First, at open space, a semi-assembled unit is prepared. That is, the bearing unit 24, the washer 26 and the reverse idler gear 20 are attached to the idler shaft 22 to constitute the semi-assembled unit. Then, the semi-assembled unit is inserted into the transmission case 2 through the parts-inserting opening of the same. Then, the semi-assembled unit is manually set, so that the smaller diameter end portion 22b of the idler shaft 22 is put in the recess 2c of the end wall 2b and the cylindrical outer surface 22d of the sectoral block portion 22f of the idler shaft 22 is intimately mated with the concave part 2d.sub.1 of the side wall 2d. After registering the threaded bolt hole 22e of the sectoral block portion 22f with the bolt opening 28 of the side wall 2d, the threaded bolt 30 is inserted into the registered holes and engaged with the threaded bolt hole 22e. With this, the semi-assembled unit is tightly held in the transmission case 2 as is shown in FIG. 8. Upon assemblage of the unit, the reverse idler gear 20 is arranged between the reverse input gear 6f and the reverse main gear 10f while properly meshing with them.

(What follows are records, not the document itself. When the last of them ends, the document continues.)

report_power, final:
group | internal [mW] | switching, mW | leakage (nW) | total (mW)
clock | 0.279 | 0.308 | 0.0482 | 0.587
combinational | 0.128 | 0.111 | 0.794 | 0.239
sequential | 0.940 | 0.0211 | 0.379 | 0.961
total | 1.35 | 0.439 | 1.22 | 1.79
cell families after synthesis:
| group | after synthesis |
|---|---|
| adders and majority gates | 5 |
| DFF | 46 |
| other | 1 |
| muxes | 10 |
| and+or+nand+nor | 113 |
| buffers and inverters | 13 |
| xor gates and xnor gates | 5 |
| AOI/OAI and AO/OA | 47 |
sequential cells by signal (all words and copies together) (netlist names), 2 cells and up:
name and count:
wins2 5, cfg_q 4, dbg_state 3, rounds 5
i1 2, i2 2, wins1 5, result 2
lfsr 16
File: src/rtl/lib_cpu_pkg.sv
// Shared CPU types: the EXECUTE record handed from the ALU stage to memory/write-back.
package lib_cpu;

    localparam int unsigned XLEN   = 32;
    localparam int unsigned MEM_AW = 6;

    typedef struct packed {
        logic [XLEN-1:0]   pc;
        logic              w_req;
        logic [7:0]        w_data;
        logic              ack;
        logic              w_rd;
        logic [XLEN-1:0]   x_rd;
        logic              mem_r_req;
        logic              mem_w_req;
        logic [MEM_AW-1:0] mem_addr;
        logic              intr_en;
        logic [XLEN-1:0]   intr_pc;
        logic [XLEN-1:0]   intr_vec;
    } execute_t;

endpackage

File: src/rtl/mem_wb_stage_pkg.sv
// Write-back stage package: FSM states, data RAM geometry and the commit payload.
package lib_wb;

    import lib_cpu::*;

    localparam int unsigned RAM_DEPTH = 64;
    localparam int unsigned RAM_AW    = $clog2(RAM_DEPTH);
    localparam int unsigned RAM_DW    = XLEN;

    typedef enum logic {
        ST_IDLE = 1'b0,
        ST_LOAD = 1'b1
    } wb_state_e;

    // Fields of EXECUTE that matter at commit time (strobes and sr state).
    typedef struct packed {
        logic [XLEN-1:0] pc;
        logic            w_req;
        logic [7:0]      w_data;
        logic            ack;
        logic            intr_en;
        logic [XLEN-1:0] intr_pc;
        logic [XLEN-1:0] intr_vec;
    } wb_commit_t;

endpackage

File: src/rtl/mem_wb_stage_if.sv
// EXECUTE -> mem/wb handshake bundle.
interface mem_wb_stage_if #(
    parameter int unsigned RF_AW = 4
);
    import lib_cpu::*;

    logic             ex_valid;
    logic             ex_ready;
    execute_t         ex_ex;
    logic [RF_AW-1:0] ex_rd;

    modport master (output ex_valid, output ex_ex, output ex_rd, input ex_ready);
    modport slave  (input ex_valid, input ex_ex, input ex_rd, output ex_ready);

endinterface

File: src/rtl/mem_wb_stage_data_ram.sv
// 64x32 single-port data RAM: synchronous write, one-cycle synchronous read, write-first.
module data_ram
    import lib_wb::*;
(
    input  logic              clk,
    input  logic              we_i,
    input  logic              re_i,
    input  logic [RAM_AW-1:0] addr_i,
    input  logic [RAM_DW-1:0] wdata_i,
    output logic [RAM_DW-1:0] rdata_o
);

    logic [RAM_DW-1:0] mem_q [RAM_DEPTH];
    logic [RAM_DW-1:0] rdata_q;

    always_ff @(posedge clk) begin
        if (we_i) begin
            mem_q[addr_i] <= wdata_i;
            rdata_q       <= wdata_i;
        end else if (re_i) begin
            rdata_q <= mem_q[addr_i];
        end
    end

    assign rdata_o = rdata_q;

endmodule
[config.mk]
export PLATFORM = sky130hd
export DESIGN_NAME = pe_seq_ctrl
export DESIGN_NICKNAME = d
export VERILOG_FILES = /design/src/rtl/pe_pkg.sv /design/src/rtl/pe_seq_ctrl.sv
export SDC_FILE = /design/constraint.sdc
export NUM_CORES = 1
export LEC_CHECK = 0
export ABC_CLOCK_PERIOD_IN_PS = 3500
export BUFFER_PORTS_ARGS = -buffer_cell sky130_fd_sc_hd__buf_2
export CAP_MARGIN = 40
export CORE_UTILIZATION = 63
export CTS_BUF_LIST = sky130_fd_sc_hd__clkbuf_8
export DETAILED_ROUTE_END_ITERATION = 7
export GPL_ROUTABILITY_DRIVEN = 0
export PLACE_DENSITY_LB_ADDON = 0.2
export SYNTH_ARGS = -nofsm -noshare
export SYNTH_HDL_FRONTEND = slang
export SYNTH_SLANG_ARGS = --single-unit
[constraint.sdc]
create_clock -name clock -period 3.5 [get_ports clock]
set_clock_uncertainty 0.1 [all_clocks]
set_input_delay 0.875 -clock clock [delete_from_list [all_inputs] [get_ports clock]]
set_output_delay 0.875 -clock clock [all_outputs]
set_load 0.01 [all_outputs]
[src/rtl/pe_pkg.sv]
// Shared PE definitions: mode encodings driven onto the PE mode input and the
// sequencer state type, used by both the PE array and its sequencer.
package pe_pkg;

    typedef enum logic [1:0] {
        MODE_DENDEN = 2'b00,
        MODE_SPADEN = 2'b01,
        MODE_SHIFT  = 2'b10,
        MODE_WAIT   = 2'b11
    } pe_mode_t;

    typedef enum logic [2:0] {
        ST_IDLE,
        ST_CLEAR,
        ST_COMPUTE,
        ST_DRAIN,
        ST_DONE
    } seq_state_t;

    function automatic int maxInt(input int a, input int b);
        return (a > b) ? a : b;
    endfunction

endpackage

[src/rtl/pe_seq_ctrl.sv]
// Job sequencer for a PE column: CLEAR, k_len MAC cycles, ROWS SHIFT cycles, DONE.
// Optional stall-cycle counter output when PE_SEQ_CTRL_PERF_EN is defined.
module pe_seq_ctrl
    import pe_pkg::*;
#(
    parameter int ROWS = 4,
    parameter int KW   = 16
) (
    input  logic          clock,
    input  logic          reset,
    input  logic          start,
    input  logic [KW-1:0] k_len,
    input  logic          sparse,
    input  logic          stall,
    output logic          busy,
    output logic          pe_en,
    output logic [1:0]    pe_mode,
    output logic          pe_mode_nzet,
    output logic          feed_rd,
    output logic          drain_vld,
    output logic          done
`ifdef PE_SEQ_CTRL_PERF_EN
    ,
    output logic [31:0]   perf_stall_cnt
`endif
);

    localparam int CW = maxInt(KW, $clog2(ROWS + 1));

    seq_state_t    r_state;
    logic [CW-1:0] r_count;
    logic [KW-1:0] r_kLen;
    logic          r_sparse;
    logic          w_lastStep;

    assign w_lastStep = (r_count == CW'(1));

    // The counter holds the remaining MAC or SHIFT steps of the current phase.
    always_ff @(posedge clock or posedge reset) begin
        if (reset) begin
            r_state  <= ST_IDLE;
            r_count  <= '0;
            r_kLen   <= '0;
            r_sparse <= 1'b0;
        end else begin
            case (r_state)
                ST_IDLE: begin
                    if (start) begin
                        r_kLen   <= k_len;
                        r_sparse <= sparse;
                        r_state  <= ST_CLEAR;
                    end
                end
                ST_CLEAR: begin
                    if (r_kLen == '0) begin
                        r_count <= CW'(ROWS);
                        r_state <= ST_DRAIN;
                    end else begin
                        r_count <= CW'(r_kLen);
                        r_state <= ST_COMPUTE;
                    end
                end
                ST_COMPUTE: begin
                    if (!stall) begin
                        if (w_lastStep) begin
                            r_count <= CW'(ROWS);
                            r_state <= ST_DRAIN;
                        end else begin
                            r_count <= r_count - CW'(1);
                        end
                    end
                end
                ST_DRAIN: begin
                    if (!stall) begin
                        if (w_lastStep) begin
                            r_count <= '0;
                            r_state <= ST_DONE;
                        end else begin
                            r_count <= r_count - CW'(1);
                        end
                    end
                end
                ST_DONE: begin
                    r_state <= ST_IDLE;
                end
                default: begin
                    r_state <= ST_IDLE;
                end
            endcase
        end
    end

    // A stalled COMPUTE/DRAIN keeps the PE enabled but parks it in WAIT.
    always_comb begin
        busy         = (r_state != ST_IDLE);
        pe_en        = 1'b0;
        pe_mode      = MODE_WAIT;
        pe_mode_nzet = 1'b0;
        feed_rd      = 1'b0;
        drain_vld    = 1'b0;
        done         = 1'b0;
        case (r_state)
            ST_COMPUTE: begin
                pe_en = 1'b1;
                if (!stall) begin
                    pe_mode      = r_sparse ? MODE_SPADEN : MODE_DENDEN;
                    pe_mode_nzet = r_sparse;
                    feed_rd      = 1'b1;
                end
            end
            ST_DRAIN: begin
                pe_en = 1'b1;
                if (!stall) begin
                    pe_mode   = MODE_SHIFT;
                    drain_vld = 1'b1;
                end
            end
            ST_DONE: begin
                done = 1'b1;
            end
            default: begin
            end
        endcase
    end

`ifdef PE_SEQ_CTRL_PERF_EN
    logic [31:0] r_perfCnt;

    always_ff @(posedge clock or posedge reset) begin
        if (reset) begin
            r_perfCnt <= '0;
        end else if (r_state == ST_IDLE && start) begin
            r_perfCnt <= '0;
        end else if (busy && stall && r_perfCnt != '1) begin
            r_perfCnt <= r_perfCnt + 32'd1;
        end
    end

    assign perf_stall_cnt = r_perfCnt;
`endif

endmodule

# Word level (Yosys, flattened, before mapping)
# Cells that the tools add are included.
# totals
regBits	36
wordCells	47
out_inout_bits	8
# op_classes
reduce_logical	8
n_mux	24
n_eq_ne	10
add_sub_neg	1
# op_table
cell	count
$mux 16	5
$pmux 16 s3	1
$eq 16x1->1 const B	1
$logic_not 16->1	1
$sub 16x1->16 const B	1
$mux 3	5
$pmux 3 s4	1
$mux 1	10
$ne 2x2->1 const B	5
$eq 3x2->1 const B	2
$reduce_bool 3->1	2
$reduce_and 5->1	1
$pmux 2 s2	1
$eq 3x1->1 const B	1
$eq 3x3->1 const B	1
$logic_not 3->1	1
$reduce_and 3->1	1
$mux 2	1
$reduce_and 2->1	1
$reduce_or 2->1	1

# Logic depth before layout (Yosys ltp)
# logic_depth
word_depth	4
depth_mapped	8

# Worst setup path after synthesis
# No wires, ideal clock.
# synth_path
kind	reg2out
start	register r_state[2]
end	output port pe_mode_nzet
path_slack_ns	0.870
t_arrival_ns	1.655
required_ns	2.525
n_path_buf	2
path_stages_with_launch	7
path_cell_list	dfrtp_1 > or2b_2 > buf_4 > clkbuf_8 > nor3_1 > inv_1 > nor2_1
# synth_between
elab_chain_len	2
# synth_rtl
item	line	rtl
from (decl)	pe_seq_ctrl.sv:30	seq_state_t r_state;
from (signal assigned)	pe_seq_ctrl.sv:41	r_state <= ST_IDLE;
from (signal assigned)	pe_seq_ctrl.sv:51	r_state <= ST_CLEAR;
from (signal assigned)	pe_seq_ctrl.sv:57	r_state <= ST_DRAIN;
$eq 3x2->1	pe_seq_ctrl.sv:102	case (r_state)
$mux 1	pe_seq_ctrl.sv:102	
to (decl)	pe_seq_ctrl.sv:18	output logic pe_mode_nzet,
# Every way passes these cells.

# Final worst setup path
# layout_path
start	register r_state[1]
end	output port pe_mode[0]
# layout_between
elab_chain_len	2
elab_cells_between_ends	3
classes_between	eq/ne (2); mux (1)
# layout_rtl
item	line	rtl
$eq 3x2->1	pe_seq_ctrl.sv:102	
$pmux 2 s2 (*)	pe_seq_ctrl.sv:102	
to (decl)	pe_seq_ctrl.sv:17	output logic [1:0] pe_mode,
# Every way passes the cells marked *; elsewhere a longest branch is shown, timed or not.

==> run summary <==
status = completed
PD cells = 411 nW/um^2
CTS Hold Bufs = 0
FF-to-FF path depth = 5
post-synthesis compound-gate area fraction = 0.207
hold path depth = 2
CP max stage cell = dfrtp_1
crit share post-route = 0.812
slowest stage delay, CP = 0.52 ns
data arrival time of the worst path = 1.87 ns
main combinational cell family by area after synthesis = compound AO/OA/AOI/OAI gates
Longest Clk Path Bufs = 2
global-route wire length before repair = 8000 um
Syn Nets = 229
cts bufs inserted = 5
starting density of the core = 0.664
Post-Synth Adder-Cell Area = 0.0123
worst path cell trace = or2b_2, nor2_1, o21ai_0, buf_2
PostCTS Resize Cnt = 0
ANT cells = 0
Max-slew headroom = 0.514
hold slack = 0.454 ns
layout cell share with drive strength beyond 1 = 0.258
Layout area overhead = 10.2%
most common flop cell mapped by yosys = dfrtp_1
Fillers = 225
cell count after synthesis = 206
Max H-tree Level = 2
Mean Syn Cell Area = 9.84 um^2
vias in the first global route = 1673
Max Slew Vio Count = 0
routed vias/inst = 6.38
drt first pass iters = 6
Worst-Margin Slew = 0.723 ns
CTS tree = built
Total Wirelength = 4840 um
leakage = 0.951 nW
Die Ht = 58.7 um
post-synthesis mux area share = 0.0877
fmax = 0.352 GHz
post-synthesis xor/xnor area fraction = 0.00432
placement row count = 20
detailed placement HPWL = 3360 um
Post-Synth Simple-Gate Area = 0.171
setup bufs post-CTS = 0
final hold violations = 0
EDFF count, synth = 0
Max Cap Viol = 0
fin nets = 255
Netlist cell types = 51
initial DRC count = 188
Placed Cells = 269
vias = 1767
later-pin clock latency in the skew report = 0.30 ns
Avg WL per Cell = 17.5 um
final setup vio count = 0
die area = 3450 um^2
post-layout minimum cycle time = 2.84 ns
commonest non-fill, non-tap cell in the layout = dfrtp_1
gr usage total = 0.317
Final ANT Viol Nets = 0
Non-Filler Instances = 277
CTS Root Cell = clkbuf_8
largest net degree at the start of global routing = 37
gr ovfl total = 0
io pins = 29
Startpoint Class = flop
Peak VDD IR = 0.318 mV
core footprint = 3050 um^2
chip width = 58.7 um
kind of critical path = reg -> out
Crit. End Element = primary output
setup_tns = 0 ns
port buffer count = 28
Hold Crit Class = reg -> reg
Seq/Total Area, Yosys = 0.444
most frequent cells in the layout = dfrtp_1, buf_2, nand2_1
Residual DRC = 0
Crit Path Max Fanout = 17
RSZ-0062 raised after global routing = no
required time of the critical path = 2.52 ns
FF-to-FF setup slack = 1.17 ns
Clock Sinks = 36
initial antenna violation count = 0
synth warn = 0
post-synthesis cell area = 2030 um^2
asr flop ratio synth = 1.00
Yosys reg bits = 36
clk slew on worst S/H paths = 0.07 ns
## registers in the layout, indices dropped and copies added, names as in the netlist
register	cells
r_count	16
r_kLen	16
r_sparse	1
r_state	3
## cell families (layout without fill, tap and decap cells)
group,count (synthesis),after routing
mux,16,16
buf+inv,26,53
fa+ha+maj,2,2
xor+xnor,1,1
flops,36,36
compound gates,62,62
simple gates,63,63
## area by class of cell
cell class | count | area [um^2] | share of cell area
Clock buffer | 5 | 68.8 | 0.0308
Tap cell | 44 | 55.1 | 0.0246
Timing Repair Buffer | 30 | 155 | 0.0694
Sequential cell | 36 | 901 | 0.403
Clock inverter | 3 | 20.0 | 0.00896
Multi-Input combinational cell | 144 | 978 | 0.438
Inverter | 15 | 56.3 | 0.0252
--- src/rtl/fft_frame_loader.sv ---
// rtl/fft_frame_loader.sv - streams N conditioned stereo samples into the FFT and sequences start/done
module fft_frame_loader
    import fft_loader_pkg::*;
#(
    parameter int DATA_RES  = 24,
    parameter int BIT_WIDTH = 16,
    parameter int M         = 9,
    parameter int N         = 1 << M,
    parameter int DECIM_W   = 4
) (
    input  logic                       clk,
    input  logic                       reset,
    input  logic                       enable_i,
    input  logic                       continuous_i,
    input  logic [1:0]                 ch_mode_i,
    input  logic [DECIM_W-1:0]         decim_i,
    input  logic signed [DATA_RES-1:0] left_i,
    input  logic signed [DATA_RES-1:0] right_i,
    input  logic                       sample_stb_i,
    output logic                       fft_load_o,
    output logic [M-1:0]               fft_adr_o,
    output logic [2*BIT_WIDTH-1:0]     fft_rd_o,
    output logic                       fft_start_o,
    input  logic                       fft_done_i,
    output logic                       frame_done_o,
    output logic                       busy_o,
    input  logic                       clear_ovr_i,
    output logic                       overrun_o,
    output logic [DROP_CNT_W-1:0]      drop_cnt_o
);

    loader_state_t               state_q, state_d;
    logic [M-1:0]                cnt_q, cnt_d;
    logic [DECIM_W-1:0]          dec_q, dec_d;
    logic                        load_q, load_d;
    logic [M-1:0]                adr_q, adr_d;
    logic [2*BIT_WIDTH-1:0]      rd_q, rd_d;
    logic                        start_q, start_d;
    logic                        frame_done_q, frame_done_d;
    logic                        ovr_q, ovr_d;
    logic [DROP_CNT_W-1:0]       drop_q, drop_d;

    logic signed [BIT_WIDTH-1:0] cond_sample;
    logic                        keep;
    logic                        drop;
    logic [DECIM_W-1:0]          dec_adv;

    sample_conditioner #(
        .DATA_RES  (DATA_RES),
        .BIT_WIDTH (BIT_WIDTH)
    ) u_cond (
        .ch_mode_i (ch_mode_i),
        .left_i    (left_i),
        .right_i   (right_i),
        .sample_o  (cond_sample)
    );

    always_comb begin
        state_d      = state_q;
        cnt_d        = cnt_q;
        dec_d        = dec_q;
        load_d       = 1'b0;
        adr_d        = adr_q;
        rd_d         = rd_q;
        start_d      = 1'b0;
        frame_done_d = 1'b0;
        ovr_d        = ovr_q;
        drop_d       = drop_q;
        drop         = 1'b0;
        keep         = sample_stb_i && (dec_q == '0);
        dec_adv      = (dec_q >= decim_i) ? '0 : dec_q + DECIM_W'(1);

        case (state_q)
            ST_IDLE: begin
                cnt_d = '0;
                dec_d = '0;
                if (enable_i) state_d = ST_FILL;
            end
            ST_FILL: begin
                if (!enable_i) begin
                    state_d = ST_IDLE;
                    cnt_d   = '0;
                    dec_d   = '0;
                end else if (sample_stb_i) begin
                    dec_d = dec_adv;
                    if (keep) begin
                        load_d = 1'b1;
                        adr_d  = cnt_q;
                        rd_d   = {cond_sample, {BIT_WIDTH{1'b0}}};
                        cnt_d  = cnt_q + M'(1);
                        if (cnt_q == M'(N-1)) state_d = ST_START;
                    end
                end
            end
            ST_START: begin
                start_d = 1'b1;
                state_d = ST_WAIT;
                drop    = keep;
                if (sample_stb_i) dec_d = dec_adv;
            end
            ST_WAIT: begin
                drop = keep;
                if (sample_stb_i) dec_d = dec_adv;
                if (fft_done_i) begin
                    frame_done_d = 1'b1;
                    if (continuous_i && enable_i) begin
                        state_d = ST_FILL;
                        cnt_d   = '0;
                        dec_d   = '0;
                    end else begin
                        state_d = ST_IDLE;
                    end
                end
            end
            default: state_d = ST_IDLE;
        endcase

        // A drop in the same cycle as a clear restarts the count at one.
        if (drop) begin
            ovr_d = 1'b1;
            if (clear_ovr_i) begin
                drop_d = DROP_CNT_W'(1);
            end else if (drop_q != {DROP_CNT_W{1'b1}}) begin
                drop_d = drop_q + DROP_CNT_W'(1);
            end
        end else if (clear_ovr_i) begin
            ovr_d  = 1'b0;
            drop_d = '0;
        end
    end

    always_ff @(posedge clk or posedge reset) begin
        if (reset) begin
            state_q      <= ST_IDLE;
            cnt_q        <= '0;
            dec_q        <= '0;
            load_q       <= 1'b0;
            adr_q        <= '0;
            rd_q         <= '0;
            start_q      <= 1'b0;
            frame_done_q <= 1'b0;
            ovr_q        <= 1'b0;
            drop_q       <= '0;
        end else begin
            state_q      <= state_d;
            cnt_q        <= cnt_d;
            dec_q        <= dec_d;
            load_q       <= load_d;
            adr_q        <= adr_d;
            rd_q         <= rd_d;
            start_q      <= start_d;
            frame_done_q <= frame_done_d;
            ovr_q        <= ovr_d;
            drop_q       <= drop_d;
        end
    end

    assign fft_load_o   = load_q;
    assign fft_adr_o    = adr_q;
    assign fft_rd_o     = rd_q;
    assign fft_start_o  = start_q;
    assign frame_done_o = frame_done_q;
    assign busy_o       = (state_q != ST_IDLE);
    assign overrun_o    = ovr_q;
    assign drop_cnt_o   = drop_q;

endmodule
**src/rtl/fp32_to_fixed_if.sv**
```systemverilog
// fp32_to_fixed_if: valid/ready handshake bundle for the FP32 -> fixed-point converter.
//   in_valid/in_ready/in_data    : FP32 word from the producer
//   out_valid/out_ready/out_data : signed W-bit fixed-point result to the consumer
//   out_ovf                      : result was out of range or came from Inf/NaN
// master = producer/consumer side (testbench or surrounding logic), slave = converter.
interface fp32_to_fixed_if #(
  parameter int unsigned W = 32
);
  logic          in_valid;
  logic          in_ready;
  logic [31:0]   in_data;
  logic          out_valid;
  logic          out_ready;
  logic [W-1:0]  out_data;
  logic          out_ovf;

  modport master (
    output in_valid, in_data, out_ready,
    input  in_ready, out_valid, out_data, out_ovf
  );

  modport slave (
    input  in_valid, in_data, out_ready,
    output in_ready, out_valid, out_data, out_ovf
  );
endinterface

```
**src/rtl/fp32_to_fixed.sv**
```systemverilog
// fp32_to_fixed: sequential IEEE-754 single-precision to signed Q-format converter.
// The mantissa is aligned by a one-bit-per-cycle shifter; one conversion in flight.
// Ports:
//   clk  - clock, rising edge
//   rst  - synchronous active-high reset
//   bus  - fp32_to_fixed_if.slave (in_valid/in_ready/in_data, out_valid/out_ready/
//          out_data/out_ovf)
// Parameters: W (output width, 25..32), FRAC (fractional bits, 0..W-1).
// Build option: define FP2FIX_SATURATE_EN to saturate out_data on overflow
// (NaN -> 0); otherwise out_data wraps and Inf/NaN/huge exponents give 0.
module fp32_to_fixed #(
  parameter int unsigned W    = 32,
  parameter int unsigned FRAC = 16
) (
  input  logic                clk,
  input  logic                rst,
  fp32_to_fixed_if.slave      bus
);

  localparam int unsigned CNT_W  = 6;
  localparam int unsigned EXP_SW = 11;
  localparam int unsigned RSH_MAX = 25;
  localparam logic [W-1:0] MIN_MAG = {1'b1, {(W-1){1'b0}}};

  typedef enum logic [2:0] {
    IDLE   = 3'd0,
    DECODE = 3'd1,
    SHIFT  = 3'd2,
    PACK   = 3'd3,
    OUT    = 3'd4
  } state_t;

  state_t              state_q, state_d;
  logic [31:0]         word_q, word_d;
  logic [W-1:0]        mag_q, mag_d;
  logic [CNT_W-1:0]    cnt_q, cnt_d;
  logic                left_q, left_d;
  logic                ovf_q, ovf_d;
  logic                in_ready_q, in_ready_d;
  logic                out_valid_q, out_valid_d;
  logic [W-1:0]        out_data_q, out_data_d;
  logic                out_ovf_q, out_ovf_d;

  // Field views of the latched word; the word is held until the next accept.
  logic                sign;
  logic [7:0]          expo;
  logic [22:0]         man;
  logic signed [EXP_SW-1:0] s_dec;
  logic signed [EXP_SW-1:0] s_neg;
  logic                ovf_pack;
  logic [W-1:0]        res_pack;

  assign sign  = word_q[31];
  assign expo  = word_q[30:23];
  assign man   = word_q[22:0];
  // Shift amount: positive = left shift, negative = right shift.
  assign s_dec = $signed({3'b000, expo}) - EXP_SW'(150) + $signed(EXP_SW'(FRAC));
  assign s_neg = -s_dec;

  // Range check and sign application on the aligned magnitude.
  always_comb begin
    ovf_pack = ovf_q | (~sign & mag_q[W-1]) | (sign & (mag_q > MIN_MAG));
    res_pack = sign ? (~mag_q + W'(1)) : mag_q;
`ifdef FP2FIX_SATURATE_EN
    if ((expo == 8'hFF) && (man != 23'd0)) begin
      res_pack = '0;
    end else if (ovf_pack) begin
      res_pack = sign ? MIN_MAG : ~MIN_MAG;
    end
`endif
  end

  // Next-state and datapath update.
  always_comb begin
    state_d     = state_q;
    word_d      = word_q;
    mag_d       = mag_q;
    cnt_d       = cnt_q;
    left_d      = left_q;
    ovf_d       = ovf_q;
    out_valid_d = 1'b0;
    out_data_d  = out_data_q;
    out_ovf_d   = out_ovf_q;

    unique case (state_q)
      IDLE: begin
        if (bus.in_valid) begin
          word_d  = bus.in_data;
          state_d = DECODE;
        end
      end

      DECODE: begin
        mag_d  = '0;
        cnt_d  = '0;
        left_d = 1'b0;
        ovf_d  = 1'b0;
        if (expo == 8'd0) begin
          // zero and denormals flush to zero
        end else if (expo == 8'hFF) begin
          ovf_d = 1'b1;
        end else if (s_dec < 0) begin
          mag_d = W'({1'b1, man});
          cnt_d = (s_neg > $signed(EXP_SW'(RSH_MAX))) ? CNT_W'(RSH_MAX) : CNT_W'(s_neg);
        end else if (s_dec <= $signed(EXP_SW'(W - 1))) begin
          mag_d  = W'({1'b1, man});
          left_d = 1'b1;
          cnt_d  = CNT_W'(s_dec);
        end else begin
          ovf_d = 1'b1;
        end
        state_d = (cnt_d != '0) ? SHIFT : PACK;
      end

      SHIFT: begin
        if (left_q) begin
          // a one leaving the top bit makes the result unrepresentable
          if (mag_q[W-1]) ovf_d = 1'b1;
          mag_d = mag_q << 1;
        end else begin
          mag_d = mag_q >> 1;
        end
        cnt_d = cnt_q - CNT_W'(1);
        if (cnt_q == CNT_W'(1)) state_d = PACK;
      end

      PACK: begin
        out_data_d = res_pack;
        out_ovf_d  = ovf_pack;
        state_d    = OUT;
      end

      OUT: begin
        // out_valid rises one cycle after entering OUT and drops on handshake
        if (out_valid_q && bus.out_ready) begin
          state_d = IDLE;
        end else begin
          out_valid_d = 1'b1;
        end
      end

      default: state_d = IDLE;
    endcase

    in_ready_d = (state_d == IDLE);
  end

  // State and output registers.
  always_ff @(posedge clk) begin
    if (rst) begin
      state_q     <= IDLE;
      word_q      <= '0;
      mag_q       <= '0;
      cnt_q       <= '0;
      left_q      <= 1'b0;
      ovf_q       <= 1'b0;
      in_ready_q  <= 1'b1;
      out_valid_q <= 1'b0;
      out_data_q  <= '0;
      out_ovf_q   <= 1'b0;
    end else begin
      state_q     <= state_d;
      word_q      <= word_d;
      mag_q       <= mag_d;
      cnt_q       <= cnt_d;
      left_q      <= left_d;
      ovf_q       <= ovf_d;
      in_ready_q  <= in_ready_d;
      out_valid_q <= out_valid_d;
      out_data_q  <= out_data_d;
      out_ovf_q   <= out_ovf_d;
    end
  end

  assign bus.in_ready  = in_ready_q;
  assign bus.out_valid = out_valid_q;
  assign bus.out_data  = out_data_q;
  assign bus.out_ovf   = out_ovf_q;

endmodule

```
**src/flat_wrapper.sv**
```systemverilog
// flat-port wrapper written by rule: the top's interface ports become plain ports
module fp32_to_fixed_flat 
#(
  parameter int unsigned W    = 32,
  parameter int unsigned FRAC = 16
)
  (clk, rst, bus_in_valid, bus_in_data, bus_out_ready, bus_in_ready, bus_out_valid, bus_out_data, bus_out_ovf);
  fp32_to_fixed_if #(.W(W)) bus_i ();
  input  logic clk;
  input  logic rst;
  input wire logic [$bits(bus_i.in_valid)-1:0] bus_in_valid;
  input wire logic [$bits(bus_i.in_data)-1:0] bus_in_data;
  input wire logic [$bits(bus_i.out_ready)-1:0] bus_out_ready;
  output wire logic [$bits(bus_i.in_ready)-1:0] bus_in_ready;
  output wire logic [$bits(bus_i.out_valid)-1:0] bus_out_valid;
  output wire logic [$bits(bus_i.out_data)-1:0] bus_out_data;
  output wire logic [$bits(bus_i.out_ovf)-1:0] bus_out_ovf;
  assign bus_i.in_valid = bus_in_valid;
  assign bus_i.in_data = bus_in_data;
  assign bus_i.out_ready = bus_out_ready;
  assign bus_in_ready = bus_i.in_ready;
  assign bus_out_valid = bus_i.out_valid;
  assign bus_out_data = bus_i.out_data;
  assign bus_out_ovf = bus_i.out_ovf;
  fp32_to_fixed #(.W(W), .FRAC(FRAC)) u_core (.clk(clk), .rst(rst), .bus(bus_i));
endmodule
```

However, due to its inherent construction, the above-mentioned reverse idler gear mounting structure has failed to satisfy the users because of the following reasons.
First, due to the complicated shape of the idler shaft 22 (see FIG. 9), production of it needs a highly precise and time-consumed machining work, which inevitably induces increased cost of the shaft 22, and thus, that of the entire of the reverse idler gear mounting structure.
Second, it is difficult or at least troublesome to insert the semi-assembled unit into the right position in the transmission case 2 through the parts-inserting opening. In fact, the parts insertion work by using only one parts-inserting opening has its limit.